Wei, Xiaoli, Shi, Xue, Kim, Seongho, Zhang, Li, Patrick, Jeffrey S., Binkley, Joe, McClain, Craig, Zhang, Xiang
Analytical chemistry 2012 v.84 no.18 pp. 7963-7971
algorithms, data collection, ions, liquid chromatography, liver, mass spectrometry, metabolites, metabolomics, mice, regression analysis
A set of data preprocessing algorithms for peak detection and peak list alignment are reported for analysis of liquid chromatography–mass spectrometry (LC–MS)-based metabolomics data.
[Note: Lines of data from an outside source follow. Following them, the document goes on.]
Background: an optimization exercise with open tools, aiming at small area, a short achievable clock period and few clock cycles. Do not read the settings as production practice.
Only simulation tests tie the RTL to the original design; equivalence was not proved.
Power figures rest on the tool's default switching activity, not on a simulated workload.

==> v11: inputs <==
==> flow/design.v <==
module atc_decode (
    input  wire        clk,
    input  wire        rst,         
    input  wire        start,       
    input  wire [7:0]  in_len,      
    output wire        busy,
    output reg         src_re,
    output reg  [7:0]  src_addr,
    input  wire [7:0]  src_rdata,
    input  wire [8:0]  rd_addr,
    output reg  [31:0] rd_data
);
    localparam [2:0] S_IDLE = 3'd0,
                     S_LEN  = 3'd1,    
                     S_TYP  = 3'd2,    
                     S_PAYL = 3'd3,    
                     S_PAY  = 3'd4;    
    localparam [3:0] D_FLAGS  = 4'd0,
                     D_U16    = 4'd1,
                     D_U32    = 4'd2,
                     D_TXP    = 4'd3,
                     D_DEVCLS = 4'd4,
                     D_ITVL   = 4'd5,
                     D_APPEAR = 4'd6,
                     D_ADVITV = 4'd7,
                     D_LEADDR = 4'd8,
                     D_LEROLE = 4'd9;
    reg [2:0] state;
    reg [7:0] pos;         
    reg [7:0] rm1;         
    reg [7:0] npos;        
    reg       last;        
    reg       fin;         
    reg [4:0] n;           
    reg [7:0] pa;          
    reg [4:0] j;           
    reg [3:0] dest;        
    reg       res_m;       
    reg       res_a;       
    reg [17:0] fs_present;
    reg [3:0]  fs_complete;
    reg [3:0]  fs_u16_count;
    reg [2:0]  fs_u32_count;
    reg [7:0]  v_off [0:7];    
    reg        v_n0;           
    reg [4:0]  v_n1, v_n2;     
    reg [2:0]  v_n3;           
    reg [4:0]  v_n4;           
    reg [3:0]  v_n5;           
    reg [4:0]  v_n6, v_n7;     
    reg [7:0]  fs_flags, fs_txp, fs_lerole;
    reg [7:0]  fs_appear [0:1];
    reg [7:0]  fs_advitvl [0:1];
    reg [7:0]  fs_devcls [0:2];
    reg [7:0]  fs_itvl [0:3];
    reg [7:0]  fs_leaddr [0:6];
    reg [7:0]  u16 [0:27];     
    reg [7:0]  u32 [0:27];     
    assign busy = (state != S_IDLE);
    wire take  = (state == S_IDLE) && start;
    wire clr   = rst || take;             
    wire [7:0] L = src_rdata;
    wire [7:0] T = src_rdata;
    reg        len_ok;
    reg        copies;
    reg [3:0]  t_dest;
    reg [4:0]  k_idx;         
    reg        k_valid;       
    always @* begin
        len_ok  = 1'b1;
        copies  = 1'b0;
        t_dest  = D_FLAGS;
        k_idx   = 5'd0;
        k_valid = 1'b1;
        case (T)
            8'h01:        begin k_idx = 5'd0;  len_ok = (n == 5'd1); copies = 1'b1; t_dest = D_FLAGS; end
            8'h02, 8'h03: begin k_idx = 5'd1;  len_ok = !n[0];       copies = 1'b1; t_dest = D_U16; end
            8'h04, 8'h05: begin k_idx = 5'd2;  len_ok = (n[1:0] == 2'd0); copies = 1'b1; t_dest = D_U32; end
            8'h06, 8'h07: begin k_idx = 5'd3;  len_ok = (n[3:0] == 4'd0); end
            8'h08, 8'h09: begin k_idx = 5'd4;  end
            8'h0A:        begin k_idx = 5'd5;  len_ok = (n == 5'd1); copies = 1'b1; t_dest = D_TXP; end
            8'h0D:        begin k_idx = 5'd6;  len_ok = (n == 5'd3); copies = 1'b1; t_dest = D_DEVCLS; end
            8'h12:        begin k_idx = 5'd7;  len_ok = (n == 5'd4); copies = 1'b1; t_dest = D_ITVL; end
            8'h16:        begin k_idx = 5'd8;  len_ok = (n >= 5'd2); end
            8'h17:        begin k_idx = 5'd9;  len_ok = (n == 5'd0 || n == 5'd6 || n == 5'd12 ||
                                                           n == 5'd18 || n == 5'd24); end
            8'h19:        begin k_idx = 5'd10; len_ok = (n == 5'd2); copies = 1'b1; t_dest = D_APPEAR; end
            8'h1A:        begin k_idx = 5'd11; len_ok = (n == 5'd2); copies = 1'b1; t_dest = D_ADVITV; end
            8'h1B:        begin k_idx = 5'd12; len_ok = (n == 5'd7); copies = 1'b1; t_dest = D_LEADDR; end
            8'h1C:        begin k_idx = 5'd13; len_ok = (n == 5'd1); copies = 1'b1; t_dest = D_LEROLE; end
            8'h20:        begin k_idx = 5'd14; len_ok = (n >= 5'd4); end
            8'h21:        begin k_idx = 5'd15; len_ok = (n >= 5'd16); end
            8'h24:        begin k_idx = 5'd16; end
            8'hFF:        begin k_idx = 5'd17; end
            default:      k_valid = 1'b0;
        endcase
    end
    wire typ_bad  = k_valid && !len_ok;
    wire go_pay   = copies && (n != 5'd0);
    reg [2:0] n_div6;
    always @* begin
        case (n)
            5'd6:    n_div6 = 3'd1;
            5'd12:   n_div6 = 3'd2;
            5'd18:   n_div6 = 3'd3;
            5'd24:   n_div6 = 3'd4;
            default: n_div6 = 3'd0;
        endcase
    end
    wire [7:0] pos_p1 = pos + 8'd1;
    wire [7:0] pos_p2 = pos + 8'd2;
    wire       jlast  = (pa == pos);          
    always @* begin
        case (state)
            S_IDLE:  begin src_re = start && !rst && (in_len != 8'd0); src_addr = 8'd0; end
            S_LEN:   begin src_re = (rm1 != 8'd0);             src_addr = pos_p1; end
            S_TYP:   begin
                if (last) begin src_re = (n != 5'd0); src_addr = pos_p2; end
                else      begin src_re = 1'b1;        src_addr = npos;   end
            end
            S_PAYL:  begin src_re = 1'b1;                      src_addr = pa;     end
            default: begin src_re = !(jlast && fin);  src_addr = jlast ? pos_p1 : pa; end
        endcase
    end
    wire len_cyc = (state == S_LEN) || (state == S_PAYL);
    always @(posedge clk) begin
        if (rst) begin
            state <= S_IDLE;
            pos   <= 8'd0;
            res_m <= 1'b0;
            res_a <= 1'b0;
        end else begin
            if (len_cyc) begin
                n    <= L[4:0] - 5'd1;
                npos <= pos_p1 + L;        
                last <= (L == rm1);
                rm1  <= rm1 + ~L;          
            end
            case (state)
                S_IDLE: if (start) begin
                    pos   <= 8'd0;
                    rm1   <= in_len - 8'd1;
                    res_m <= 1'b0;
                    res_a <= 1'b0;
                    if (in_len != 8'd0) state <= S_LEN;
                end
                S_LEN, S_PAYL: begin
                    if (L > rm1) begin
                        res_m <= 1'b1;
                        state <= S_IDLE;
                    end else if (L == 8'd0 || L > 8'd30) begin
                        res_a <= 1'b1;
                        state <= S_IDLE;
                    end else
                        state <= (state == S_LEN) ? S_TYP : S_PAY;
                    pa <= pa + 8'd1;
                end
                S_TYP: begin
                    j    <= 5'd0;
                    dest <= t_dest;
                    fin  <= last;
                    pa   <= last ? pos + 8'd3 : pos_p2;
                    if (typ_bad) begin
                        res_a <= 1'b1;
                        state <= S_IDLE;
                    end else begin
                        pos <= npos;
                        if (go_pay)
                            state <= last ? S_PAY : S_PAYL;
                        else
                            state <= last ? S_IDLE : S_LEN;
                    end
                end
                default: begin             
                    j  <= j + 5'd1;
                    pa <= pa + 8'd1;
                    if (jlast)
                        state <= fin ? S_IDLE : S_TYP;
                end
            endcase
        end
    end
    wire        fs_wr = (state == S_TYP) && !typ_bad;    
    wire [17:0] k_hot = fs_wr && k_valid ? (18'd1 << k_idx) : 18'd0;
    wire [7:0]  voff_d = clr ? 8'd0 : pos_p2;
    wire [4:0]  vn_d   = clr ? 5'd0 : n;
    integer v;
    always @(posedge clk) begin
        fs_present <= clr ? 18'd0 : (fs_present | k_hot);
        if (clr) begin
            fs_complete  <= 4'd0;
            fs_u16_count <= 4'd0;
            fs_u32_count <= 3'd0;
            v_n0 <= 1'b0;
            v_n3 <= 3'd0;
        end else begin
            if (k_hot[1]) begin fs_complete[0] <= T[0]; fs_u16_count <= n[4:1]; end
            if (k_hot[2]) begin fs_complete[1] <= T[0]; fs_u32_count <= n[4:2]; end
            if (k_hot[3]) begin fs_complete[2] <= T[0]; v_n0 <= n[4]; end
            if (k_hot[4])       fs_complete[3] <= T[0];
            if (k_hot[9])       v_n3 <= n_div6;
        end
        if (clr || k_hot[3])  v_off[0] <= voff_d;
        if (clr || k_hot[4])  v_off[1] <= voff_d;
        if (clr || k_hot[8])  v_off[2] <= voff_d;
        if (clr || k_hot[9])  v_off[3] <= voff_d;
        if (clr || k_hot[14]) v_off[4] <= voff_d;
        if (clr || k_hot[15]) v_off[5] <= voff_d;
        if (clr || k_hot[16]) v_off[6] <= voff_d;
        if (clr || k_hot[17]) v_off[7] <= voff_d;
        if (clr || k_hot[4])  v_n1 <= vn_d;
        if (clr || k_hot[8])  v_n2 <= vn_d;
        if (clr || k_hot[14]) v_n4 <= vn_d;
        if (clr || k_hot[15]) v_n5 <= vn_d[3:0];
        if (clr || k_hot[16]) v_n6 <= vn_d;
        if (clr || k_hot[17]) v_n7 <= vn_d;
    end
    wire       pay   = (state == S_PAY);
    wire [7:0] wd    = clr ? 8'd0 : src_rdata;
    wire       pd_u16 = pay && dest == D_U16;
    wire       pd_u32 = pay && dest == D_U32;
    always @(posedge clk) begin
        for (v = 0; v < 28; v = v + 1) begin
            if (clr || (pd_u16 && j == v)) u16[v] <= wd;
            if (clr || (pd_u32 && j == v)) u32[v] <= wd;
        end
        for (v = 0; v < 2; v = v + 1) begin
            if (clr || (pay && dest == D_APPEAR && j == v)) fs_appear[v]  <= wd;
            if (clr || (pay && dest == D_ADVITV && j == v)) fs_advitvl[v] <= wd;
        end
        for (v = 0; v < 3; v = v + 1)
            if (clr || (pay && dest == D_DEVCLS && j == v)) fs_devcls[v] <= wd;
        for (v = 0; v < 4; v = v + 1)
            if (clr || (pay && dest == D_ITVL && j == v))   fs_itvl[v] <= wd;
        for (v = 0; v < 7; v = v + 1)
            if (clr || (pay && dest == D_LEADDR && j == v)) fs_leaddr[v] <= wd;
        if (clr || (pay && dest == D_FLAGS))  fs_flags  <= wd;
        if (clr || (pay && dest == D_TXP))    fs_txp    <= wd;
        if (clr || (pay && dest == D_LEROLE)) fs_lerole <= wd;
    end
    wire [15:0] u16_t [0:15];
    wire [31:0] u32_t [0:7];
    genvar gi;
    generate
        for (gi = 0; gi < 16; gi = gi + 1) begin : g_u16w
            if (gi < 14) assign u16_t[gi] = {u16[2*gi+1], u16[2*gi]};
            else         assign u16_t[gi] = 16'd0;
        end
        for (gi = 0; gi < 8; gi = gi + 1) begin : g_u32w
            if (gi < 7) assign u32_t[gi] = {u32[4*gi+3], u32[4*gi+2], u32[4*gi+1], u32[4*gi]};
            else        assign u32_t[gi] = 32'd0;
        end
    endgenerate
    reg [31:0] w_ctl, w_fs, w_u32;
    reg [15:0] w_u16;
    always @* begin
        case (rd_addr[3:0])
            4'h1:    w_ctl = {31'd0, busy};                              
            4'h2:    w_ctl = {28'd0, res_a, res_m, res_a, 1'b0};         
            4'h3:    w_ctl = 32'h1743_1D00;                              
            4'h4:    w_ctl = 32'h003F_7F80;                              
            4'h9:    w_ctl = {24'd0, pos};                               
            default: w_ctl = 32'd0;
        endcase
        case (rd_addr[4:0])
            5'h00:   w_fs = {14'd0, fs_present};
            5'h01:   w_fs = {28'd0, fs_complete};
            5'h02:   w_fs = {8'd0, fs_lerole, fs_txp, fs_flags};
            5'h03:   w_fs = {fs_advitvl[1], fs_advitvl[0], fs_appear[1], fs_appear[0]};
            5'h04:   w_fs = {16'd0, 5'd0, fs_u32_count, 4'd0, fs_u16_count};
            5'h05:   w_fs = {16'd0, 7'd0, v_n0, v_off[0]};
            5'h06:   w_fs = {16'd0, 3'd0, v_n1, v_off[1]};
            5'h07:   w_fs = {16'd0, 3'd0, v_n2, v_off[2]};
            5'h08:   w_fs = {16'd0, 5'd0, v_n3, v_off[3]};
            5'h09:   w_fs = {16'd0, 3'd0, v_n4, v_off[4]};
            5'h0A:   w_fs = {16'd0, 3'd0, fs_present[15], v_n5, v_off[5]};
            5'h0B:   w_fs = {16'd0, 3'd0, v_n6, v_off[6]};
            5'h0C:   w_fs = {16'd0, 3'd0, v_n7, v_off[7]};
            5'h0D:   w_fs = {8'd0, fs_devcls[2], fs_devcls[1], fs_devcls[0]};
            5'h0E:   w_fs = {fs_itvl[3], fs_itvl[2], fs_itvl[1], fs_itvl[0]};
            5'h0F:   w_fs = {fs_leaddr[3], fs_leaddr[2], fs_leaddr[1], fs_leaddr[0]};
            5'h10:   w_fs = {8'd0, fs_leaddr[6], fs_leaddr[5], fs_leaddr[4]};
            default: w_fs = 32'd0;
        endcase
        w_u16 = u16_t[rd_addr[3:0]];
        w_u32 = u32_t[rd_addr[2:0]];
        rd_data = ({32{rd_addr[8:4] == 5'h00}} & w_ctl)
                | ({32{rd_addr[8:5] == 4'h2}}  & w_fs)
                | ({32{rd_addr[8:4] == 5'h08}} & {16'd0, w_u16})
                | ({32{rd_addr[8:3] == 6'h20}} & w_u32);
    end
endmodule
For spectrum deconvolution, peak picking is achieved at the selected ion chromatogram (XIC) level. To estimate and remove the noise in XICs, each XIC is first segmented into several peak groups based on the continuity of scan number, and the noise level is estimated by all the XIC signals, except the regions potentially with presence of metabolite ion peaks. After removing noise, the peaks of molecular ions are detected using both the first and the second derivatives, followed by an efficient exponentially modified Gaussian-based peak deconvolution method for peak fitting. A two-stage alignment algorithm is also developed, where the retention times of all peaks are first transferred into the z-score domain and the peaks are aligned based on the measure of their mixture scores after retention time correction using a partial linear regression. Analysis of a set of spike-in LC–MS data from three groups of samples containing 16 metabolite standards mixed with metabolite extract from mouse livers demonstrates that the developed data preprocessing method performs better than two of the existing popular data analysis packages, MZmine2.6 and XCMS², for peak picking, peak list alignment, and quantification.